In case you were concerned for my health after my lengthy bout of travelers' ailments, I am pleased to announce that it has improved greatly...in some respects.
For the past couple days, instead of hacking my lungs out every hour on the hour, I content myself with a little conservative wheezing at bedtime and a hearty amount of messy throat-clearing coughs when I get up. Then I'm more or less good for the rest of the day.
But if you thought I was in the clear, oh ho no! How naive!
The day I returned to Maryland from Hawaii, I felt my nose begin to get stuffed up. At this point, I'm pretty certain that late May in Maryland produces some kind of allergen that apparently only affects me. It seems like my worst stuffy noses always appear around this time. But most of the time, I'm either traveling or returning from travel, so I'm never quite sure if it's just the change of environment that sets it off.

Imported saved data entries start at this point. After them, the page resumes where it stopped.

File: config.mk
export PLATFORM = sky130hd
export DESIGN_NAME = imem_fetch_ctrl
export DESIGN_NICKNAME = d
export VERILOG_FILES = /design/src/rtl/imem_fetch_ctrl.sv
export SDC_FILE = /design/constraint.sdc
export NUM_CORES = 1
export LEC_CHECK = 0
export ABC_AREA = 1
export CORE_ASPECT_RATIO = 1.5
export CORE_UTILIZATION = 44
export DETAILED_ROUTE_END_ITERATION = 10
export GPL_TIMING_DRIVEN = 0
export PLACE_DENSITY = 0.66
export RECOVER_POWER = 50
export SYNTH_ARGS = -nofsm -noshare
export SYNTH_HDL_FRONTEND = slang
export SYNTH_SLANG_ARGS = --single-unit
File: constraint.sdc
create_clock -name clk -period 13.4 [get_ports clk]
set_input_delay 4.02 -clock clk [delete_from_list [all_inputs] [get_ports clk]]
set_output_delay 4.02 -clock clk [all_outputs]
set_load 0.02 [all_outputs]
**src/rtl/mem_port_arbiter.sv**
```systemverilog
// Two-requester (instruction fetch / data) arbiter onto a single shared memory port.
// Round-robin on ties, fixed MEM_LAT access cycles, one-cycle response with ack.
module mem_port_arbiter #(
  parameter int AW      = 13,
  parameter int DW      = 32,
  parameter int MEM_LAT = 2
) (
  input  logic          clk,
  input  logic          reset,
  input  logic          if_req,
  input  logic [AW-1:0] if_addr,
  output logic          if_ack,
  output logic [DW-1:0] if_rdata,
  input  logic          dm_req,
  input  logic          dm_we,
  input  logic [AW-1:0] dm_addr,
  input  logic [DW-1:0] dm_wdata,
  output logic          dm_ack,
  output logic [DW-1:0] dm_rdata,
  output logic          mem_en,
  output logic          mem_we,
  output logic [AW-1:0] mem_addr,
  output logic [DW-1:0] mem_wdata,
  input  logic [DW-1:0] mem_rdata,
  output logic          busy
);

  typedef enum logic [1:0] {IDLE, ACCESS, RESP} state_t;

  localparam logic [3:0] LAST_CNT = 4'(MEM_LAT - 1);

  state_t          state;
  state_t          state_nxt;
  logic [3:0]      cnt;
  logic            last_dm;
  logic            lat_we;
  logic [AW-1:0]   lat_addr;
  logic [DW-1:0]   lat_wdata;
  logic            pick_dm;

  // last_dm doubles as the current grant while a transaction is in flight.
  assign pick_dm = dm_req & (~if_req | ~last_dm);

  always_ff @(posedge clk) begin
    if (reset) state <= IDLE;
    else       state <= state_nxt;
  end

  always_comb begin
    state_nxt = state;
    case (state)
      IDLE:    if (if_req || dm_req) state_nxt = ACCESS;
      ACCESS:  if (cnt == LAST_CNT)  state_nxt = RESP;
      RESP:    state_nxt = IDLE;
      default: state_nxt = IDLE;
    endcase
  end

  always_ff @(posedge clk) begin
    if (reset) begin
      cnt       <= '0;
      last_dm   <= 1'b1;
      lat_we    <= 1'b0;
      lat_addr  <= '0;
      lat_wdata <= '0;
      if_rdata  <= '0;
      dm_rdata  <= '0;
    end else begin
      case (state)
        IDLE: begin
          cnt <= '0;
          if (if_req || dm_req) begin
            last_dm   <= pick_dm;
            lat_addr  <= pick_dm ? dm_addr : if_addr;
            lat_we    <= pick_dm & dm_we;
            lat_wdata <= pick_dm ? dm_wdata : '0;
          end
        end
        ACCESS: begin
          cnt <= cnt + 4'd1;
          if (cnt == LAST_CNT && !lat_we) begin
            if (last_dm) dm_rdata <= mem_rdata;
            else         if_rdata <= mem_rdata;
          end
        end
        default: cnt <= '0;
      endcase
    end
  end

  always_comb begin
    mem_en    = (state == ACCESS);
    mem_we    = (state == ACCESS) & lat_we;
    mem_addr  = lat_addr;
    mem_wdata = lat_wdata;
    if_ack    = (state == RESP) & ~last_dm;
    dm_ack    = (state == RESP) &  last_dm;
    busy      = (state != IDLE);
  end

endmodule

```
$ cat config.mk
export PLATFORM = sky130hd
export DESIGN_NAME = simplez_run_ctrl
export DESIGN_NICKNAME = d
export VERILOG_FILES = /design/src/rtl/simplez_run_ctrl.sv
export SDC_FILE = /design/constraint.sdc
export NUM_CORES = 1
export LEC_CHECK = 0
export BUFFER_PORTS_ARGS = -buffer_cell sky130_fd_sc_hd__buf_4
export CAP_MARGIN = 20
export CORE_MARGIN = 3
export CORE_UTILIZATION = 60
export DETAILED_ROUTE_END_ITERATION = 6
export PLACE_DENSITY = 0.84
export REMOVE_ABC_BUFFERS = 1
export SYNTH_ARGS = -nofsm -noshare
export SYNTH_HDL_FRONTEND = slang
export SYNTH_SLANG_ARGS = --single-unit
$ cat constraint.sdc
create_clock -name clk -period 3.95 [get_ports clk]
set_clock_uncertainty 0.05 [all_clocks]
set_input_delay 0.9875 -clock clk [delete_from_list [all_inputs] [get_ports clk]]
set_output_delay 0.9875 -clock clk [all_outputs]
set_load 0.05 [all_outputs]
## src/rtl/pe_pkg.sv

```systemverilog
// Shared types and limits for the sequential priority encoder.
package pe_pkg;

  localparam int PE_MAX_N = 64;

  typedef enum logic {
    PE_FIXED = 1'b0,  // bit 0 always wins
    PE_RR    = 1'b1   // search starts at a rotating pointer
  } pe_mode_e;

endpackage

```

## src/rtl/pe_search.sv

```systemverilog
// Combinational circular search: the first set bit of vec at or above start,
// wrapping past N-1 to 0. Also flags an empty vector and two or more bits set.
module pe_search #(
  parameter int N = 10,
  parameter int W = $clog2(N)
) (
  input  logic [N-1:0] vec,
  input  logic [W-1:0] start,
  output logic [W-1:0] index,
  output logic         found,
  output logic         multi
);

  localparam logic [W:0] N_EXT = (W+1)'(N);

  logic [2*N-1:0] doubled;
  logic [N-1:0]   rotated;
  logic [W-1:0]   offset;
  logic [W:0]     sum;
  logic [W:0]     wrapped;

  // Rotating right by start puts bit 'start' at position 0 of the view.
  assign doubled = {vec, vec} >> start;

  generate
    for (genvar gi = 0; gi < N; gi++) begin : g_rot
      assign rotated[gi] = doubled[gi];
    end
  endgenerate

  always_comb begin
    offset = '0;
    for (int i = N - 1; i >= 0; i--) begin
      if (rotated[i]) offset = W'(i);
    end
  end

  assign sum     = {1'b0, start} + {1'b0, offset};
  assign wrapped = (sum >= N_EXT) ? (sum - N_EXT) : sum;

  assign found = |vec;
  // Clearing the lowest set bit leaves something only when two or more were set.
  assign multi = |(vec & (vec - N'(1)));
  assign index = found ? wrapped[W-1:0] : '0;

endmodule

```

## src/rtl/seq_priority_encoder.sv

```systemverilog
// Registered priority encoder with a one-deep valid/ready output stage and
// optional round-robin start pointer.
module seq_priority_encoder
  import pe_pkg::*;
#(
  parameter int       N    = 10,
  parameter pe_mode_e MODE = PE_FIXED,
  localparam int      W    = $clog2(N)
) (
  input  logic         clk,
  input  logic         rst,
  input  logic         in_valid,
  output logic         in_ready,
  input  logic [N-1:0] d,
  output logic         out_valid,
  input  logic         out_ready,
  output logic [W-1:0] q,
  output logic         none,
  output logic         multi
);

  generate
    if (N < 2 || N > PE_MAX_N) begin : g_bad_n
      $error("seq_priority_encoder: N out of range");
    end
  endgenerate

  logic         out_valid_reg;
  logic [W-1:0] q_reg;
  logic         none_reg;
  logic         multi_reg;
  logic [W-1:0] ptr_reg;

  logic [W-1:0] start;
  logic [W-1:0] hit_index;
  logic         hit_found;
  logic         hit_multi;
  logic [W-1:0] ptr_next;
  logic         accept;

  assign start = (MODE == PE_RR) ? ptr_reg : '0;

  pe_search #(
    .N(N),
    .W(W)
  ) u_search (
    .vec  (d),
    .start(start),
    .index(hit_index),
    .found(hit_found),
    .multi(hit_multi)
  );

  assign in_ready = !rst && (!out_valid_reg || out_ready);
  assign accept   = in_valid && in_ready;
  assign ptr_next = (hit_index == W'(N - 1)) ? '0 : hit_index + W'(1);

  always_ff @(posedge clk) begin
    if (rst) begin
      out_valid_reg <= 1'b0;
      q_reg         <= '0;
      none_reg      <= 1'b0;
      multi_reg     <= 1'b0;
      ptr_reg       <= '0;
    end else if (accept) begin
      out_valid_reg <= 1'b1;
      q_reg         <= hit_index;
      none_reg      <= !hit_found;
      multi_reg     <= hit_multi;
      // An empty vector grants nothing, so the pointer stays put.
      if (MODE == PE_RR && hit_found) ptr_reg <= ptr_next;
    end else if (out_ready) begin
      out_valid_reg <= 1'b0;
    end
  end

  assign out_valid = out_valid_reg;
  assign q         = q_reg;
  assign none      = none_reg;
  assign multi     = multi_reg;

endmodule

```
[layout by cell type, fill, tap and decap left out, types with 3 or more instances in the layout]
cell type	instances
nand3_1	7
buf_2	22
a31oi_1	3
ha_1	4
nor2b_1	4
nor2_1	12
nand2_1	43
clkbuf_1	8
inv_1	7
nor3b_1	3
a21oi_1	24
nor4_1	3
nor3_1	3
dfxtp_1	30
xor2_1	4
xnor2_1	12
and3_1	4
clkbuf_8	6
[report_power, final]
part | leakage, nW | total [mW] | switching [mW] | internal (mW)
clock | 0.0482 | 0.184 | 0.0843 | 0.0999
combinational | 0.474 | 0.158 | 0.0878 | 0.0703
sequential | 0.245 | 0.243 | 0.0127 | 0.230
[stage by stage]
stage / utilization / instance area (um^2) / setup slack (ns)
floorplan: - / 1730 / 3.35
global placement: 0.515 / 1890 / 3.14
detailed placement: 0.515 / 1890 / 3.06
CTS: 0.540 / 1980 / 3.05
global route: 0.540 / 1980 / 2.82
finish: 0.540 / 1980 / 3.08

In any case, this time, aggressive treatment with nasal steroids and antihistamines and decongestant pills kept my nose from ever getting completely blocked (thank heavens; usually I have to resort to the oxymetazoline spray, but I guess I got it early enough this time!), but I've been drug-dependent for almost a week now.
On Sunday night, the first day I felt confident enough to stop taking decongestants, I was eating my favorite food – cookie dough – when I noticed it tasted like nothing at all. I realized something unusual that has never happened to me before: while I could still breathe through my nose, I had lost my sense of smell!
Monday morning, upon waking, I still couldn't smell a blasted thing, so I reluctantly took another decongestant and soon was smelling the roses again (and the strawberries, and the flour, and all the other ingredients I put into my cookie batter that I was actually, for a change, going to cook!).
However, by evening, again sitting down to eat cookie dough, I found it utterly flavorless—again!
This morning, still experiencing the world in a state of olfactory blindness, I decided to try out my neti pot again (it's never seemed to help much with my congestion) and zapped my nose with a new bottle (not expired, as have been the last two I used) of fluticasone.
And then I could smell – sort of – for most of the day.
I bet you can guess what happened next—I couldn't smell anything again. And then I could. And then I couldn't. And then I could. I believe my sense of smell will eventually return to its pre-infection state of virtuosity (I've actually become quite proud of my sense of smell in recent times, since I spent my formative years with chronic congestion barely ever smelling anything), but in the meantime, I'm pretty excited whenever I get to smell anything. The scent of baking asphalt? Woohoo! A fart? That's great! Any terrible smell is better than being deprived of the most underrated of senses!